REQUIRED ACTION: Show all lines of the listing that contain the word "TIMEOUT".

RECORDS FOR THE EXERCISE:

File: src/rtl/uc_mem_responder_if.sv
// Bundles the pipeline-side request, data-memory handshake and writeback signals of uc_mem_responder.
interface uc_mem_responder_if #(
  parameter int AW = 16,
  parameter int DW = 32
);
  logic          MR_IN;
  logic          MW_IN;
  logic [5:0]    SelC_in;
  logic [6:0]    Type_in;
  logic [AW-1:0] ADDR_in;
  logic [DW-1:0] WDATA_in;
  logic          MEM_REQ;
  logic          MEM_WE;
  logic [AW-1:0] MEM_ADDR;
  logic [DW-1:0] MEM_WDATA;
  logic [DW-1:0] MEM_RDATA;
  logic          MEM_ACK;
  logic          HOLD;
  logic          WB_EN;
  logic [5:0]    WB_SEL;
  logic [6:0]    WB_TYPE;
  logic [DW-1:0] WB_DATA;
  logic          ERR;

  // Responder side: drives the memory request, stall and writeback.
  modport master (
    input  MR_IN, MW_IN, SelC_in, Type_in, ADDR_in, WDATA_in, MEM_RDATA, MEM_ACK,
    output MEM_REQ, MEM_WE, MEM_ADDR, MEM_WDATA, HOLD, WB_EN, WB_SEL, WB_TYPE, WB_DATA, ERR
  );

  // Environment side: pipeline stage plus data memory.
  modport slave (
    output MR_IN, MW_IN, SelC_in, Type_in, ADDR_in, WDATA_in, MEM_RDATA, MEM_ACK,
    input  MEM_REQ, MEM_WE, MEM_ADDR, MEM_WDATA, HOLD, WB_EN, WB_SEL, WB_TYPE, WB_DATA, ERR
  );
endinterface

File: src/rtl/uc_mem_responder.sv
// Memory-side responder: runs a req/ack access per MR/MW request, stalls the pipeline via HOLD
// and issues a one-cycle register writeback when a load completes.
module uc_mem_responder #(
  parameter int AW      = 16,
  parameter int DW      = 32,
  parameter int TIMEOUT = 15,
  parameter int NOP_SEL = 35
) (
  input logic CK3,
  input logic RST,
  uc_mem_responder_if.master bus
);
  localparam int CW = $clog2(TIMEOUT);
  localparam logic [5:0] NOP = 6'(NOP_SEL);
  localparam logic [CW-1:0] LAST = CW'(TIMEOUT - 1);

  typedef enum logic [1:0] {IDLE, REQ, WB} state_t;

  state_t        state, state_nxt;
  logic [CW-1:0] cnt, cnt_nxt;
  logic          mem_req, mem_req_nxt;
  logic          mem_we, mem_we_nxt;
  logic          hold, hold_nxt;
  logic          wb_en, wb_en_nxt;
  logic          err, err_nxt;
  logic [AW-1:0] addr_q, addr_nxt;
  logic [DW-1:0] wdata_q, wdata_nxt;
  logic [DW-1:0] wb_data, wb_data_nxt;
  logic [5:0]    sel_q, sel_nxt;
  logic [5:0]    wb_sel, wb_sel_nxt;
  logic [6:0]    type_q, type_nxt;
  logic [6:0]    wb_type, wb_type_nxt;
  logic          start;

  assign start = bus.MR_IN | bus.MW_IN;

  always_ff @(posedge CK3 or posedge RST) begin
    if (RST) begin
      state   <= IDLE;
      cnt     <= '0;
      mem_req <= 1'b0;
      mem_we  <= 1'b0;
      hold    <= 1'b1;
      wb_en   <= 1'b0;
      err     <= 1'b0;
      addr_q  <= '0;
      wdata_q <= '0;
      wb_data <= '0;
      sel_q   <= NOP;
      wb_sel  <= NOP;
      type_q  <= '0;
      wb_type <= '0;
    end else begin
      state   <= state_nxt;
      cnt     <= cnt_nxt;
      mem_req <= mem_req_nxt;
      mem_we  <= mem_we_nxt;
      hold    <= hold_nxt;
      wb_en   <= wb_en_nxt;
      err     <= err_nxt;
      addr_q  <= addr_nxt;
      wdata_q <= wdata_nxt;
      wb_data <= wb_data_nxt;
      sel_q   <= sel_nxt;
      wb_sel  <= wb_sel_nxt;
      type_q  <= type_nxt;
      wb_type <= wb_type_nxt;
    end
  end

  // Writeback strobe/select are only ever set on the REQ->WB transition, so they last one cycle.
  always_comb begin
    state_nxt   = state;
    cnt_nxt     = cnt;
    mem_req_nxt = mem_req;
    mem_we_nxt  = mem_we;
    hold_nxt    = hold;
    wb_en_nxt   = 1'b0;
    err_nxt     = err;
    addr_nxt    = addr_q;
    wdata_nxt   = wdata_q;
    wb_data_nxt = wb_data;
    sel_nxt     = sel_q;
    wb_sel_nxt  = NOP;
    type_nxt    = type_q;
    wb_type_nxt = wb_type;
    case (state)
      IDLE, WB: begin
        if (start) begin
          addr_nxt    = bus.ADDR_in;
          wdata_nxt   = bus.WDATA_in;
          sel_nxt     = bus.SelC_in;
          type_nxt    = bus.Type_in;
          mem_req_nxt = 1'b1;
          mem_we_nxt  = bus.MW_IN;
          hold_nxt    = 1'b0;
          cnt_nxt     = '0;
          err_nxt     = err | (bus.MR_IN & bus.MW_IN);
          state_nxt   = REQ;
        end else begin
          state_nxt = IDLE;
        end
      end
      REQ: begin
        if (bus.MEM_ACK) begin
          mem_req_nxt = 1'b0;
          hold_nxt    = 1'b1;
          if (mem_we) begin
            state_nxt = IDLE;
          end else begin
            wb_data_nxt = bus.MEM_RDATA;
            wb_en_nxt   = (sel_q != NOP);
            wb_sel_nxt  = sel_q;
            wb_type_nxt = type_q;
            state_nxt   = WB;
          end
        end else if (cnt == LAST) begin
          mem_req_nxt = 1'b0;
          err_nxt     = 1'b1;
          hold_nxt    = 1'b1;
          state_nxt   = IDLE;
        end else begin
          cnt_nxt = cnt + CW'(1);
        end
      end
      default: state_nxt = IDLE;
    endcase
  end

  assign bus.MEM_REQ   = mem_req;
  assign bus.MEM_WE    = mem_we;
  assign bus.MEM_ADDR  = addr_q;
  assign bus.MEM_WDATA = wdata_q;
  assign bus.HOLD      = hold;
  assign bus.WB_EN     = wb_en;
  assign bus.WB_SEL    = wb_sel;
  assign bus.WB_TYPE   = wb_type;
  assign bus.WB_DATA   = wb_data;
  assign bus.ERR       = err;
endmodule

RESULT OF THE EXERCISE:
  parameter int TIMEOUT = 15,
  localparam int CW = $clog2(TIMEOUT);
  localparam logic [CW-1:0] LAST = CW'(TIMEOUT - 1);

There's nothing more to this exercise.